TRE-MG cassa bancada do Avante, incluindo Janones, por fraude em 2018

Tribunal Regional Eleitoral cassou chapa proporcional do Avante em MG apontando fraude à cota de candidaturas femininas. Cabe recurso ao TSE

atualizado 02/08/2022 20:20

André JanonesVinícius Loures/Câmara dos Deputados

Em julgamento na tarde desta terça-feira (2/8), o Tribunal Regional Eleitoral de Minas Gerais (TRE-MG) acatou denúncia do Ministério Público e cassou as candidaturas do Avante à Câmara dos Deputados em 2018. Com a decisão, os candidatos eleitos pelo partido no estado perdem seus mandatos e ainda podem ficar inelegíveis.

A sentença, porém, pode ser questionada pelo partido no Tribunal Superior Eleitoral (TSE), que tem a palavra final.

O Ministério Público Eleitoral de Minas denunciou o Avante por fraude à cota de candidaturas femininas. De acordo com a denúncia, o partido registrou, em 2018, ao menos 17 candidaturas “fantasmas” para cumprir essa cota.

As candidatas inscritas, segundo o MP, nem fizeram campanha. O processo tramita desde 2018 e terminou agora na Corte Eleitoral estadual.

Impacto

A decisão impacta quatro deputados eleitos pelo Avante-MG, incluindo André Janones, que se lançou candidato à Pesidência da República e está negociando com a campanha do também candidato ao Planalto Luiz Inácio Lula da Silva (PT), com quem marcou reunião na próxima quinta (4/8).
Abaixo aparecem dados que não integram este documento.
==> inputs of build 44 <==
==> flow/design.v <==
`timescale 1ns / 1ps
module Baud_Rate_Generator(
    input clk,
    input reset,
    output reg tx_clk,
    output reg rx_clk
    );
    reg [12:0] Counter_tx;
    reg [8:0] Counter_rx;
    always@(posedge clk)
    begin
        if(reset)
        begin
            Counter_tx <= 0;
            tx_clk <= 0;
        end
        else
        begin
            if(Counter_tx == 13'd5208)
            begin
                Counter_tx <= 0;
                tx_clk <= 1;
            end
            else
            begin
                Counter_tx <= Counter_tx + 1;
                tx_clk <= 0;
            end
        end
    end
    always@(posedge clk)
    begin
        if(reset)
        begin
            Counter_rx <= 0;
            rx_clk <= 0;
        end
        else
        begin
            if(Counter_rx == 9'd324)
            begin
                Counter_rx <= 0;
                rx_clk <= 1;
            end
            else
            begin
                Counter_rx <= Counter_rx + 1;
                rx_clk <= 0;
            end
        end
    end
endmodule
`timescale 1ns / 1ps
module synchronizer #(parameter width = 5)(
    input [width-1:0] data_in,
    input clk,
    input ce,
    input reset,
    output reg [width-1:0] data_out
    );
    reg [width-1:0] sync0;
    always@(posedge clk)
    begin
        if(reset)
        begin
            sync0 <= 0;
            data_out <= 0;
        end
        else if(ce)
        begin
            sync0 <= data_in;
            data_out <= sync0;
        end
    end
endmodule
`timescale 1ns / 1ps
module FIFO_wptr #(parameter FIFO_addr = 5)(
    input [FIFO_addr-1:0] rd_ptr_gr_syn,
    input clk,
    input wr_ce,
    input wr_en,
    input wr_reset,
    output wire [FIFO_addr-1:0] wr_ptr_gr,
    output reg [FIFO_addr-1:0] wr_ptr,
    output wire full,
    output reg wr_full
    );
    wire [FIFO_addr-1:0] rd_ptr;
    always@(posedge clk or posedge wr_reset)
    begin
        if(wr_reset)
        begin
            wr_ptr <= 0;
        end
        else if(wr_ce)
        begin
            if(wr_en && !full)
            begin
                wr_ptr <= wr_ptr + 1;
            end
        end
    end
    always@(posedge clk or posedge wr_reset)
    begin
        if(wr_reset)
        begin
            wr_full <= 0;
        end
        else if(wr_ce)
        begin
            wr_full <= full; 
        end
    end
    assign wr_ptr_gr = wr_ptr ^ (wr_ptr >> 1); 
    assign rd_ptr[FIFO_addr-1] = rd_ptr_gr_syn[FIFO_addr-1];
    genvar i;
    generate
        for(i=0;i<FIFO_addr-1;i=i+1)
        begin : g2b
            assign rd_ptr[i] = rd_ptr[i+1] ^ rd_ptr_gr_syn[i];
        end
    endgenerate
    assign full =   (wr_ptr[FIFO_addr-2:0] == rd_ptr[FIFO_addr-2:0]) &&
                    (wr_ptr[FIFO_addr-1]!=rd_ptr[FIFO_addr-1]);
endmodule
Os outros integrantes da bancada do Avante-MG para a Câmara são Fernando Borja, Greyce Elias e Luís Tibé, que é presidente estadual da legenda e já adiantou ao jornal O Tempo que vai recorrer ao TSE por não concordar com a sentença.

Procurado pela reportagem, Janones não se pronunciou até a publicação desta reportagem.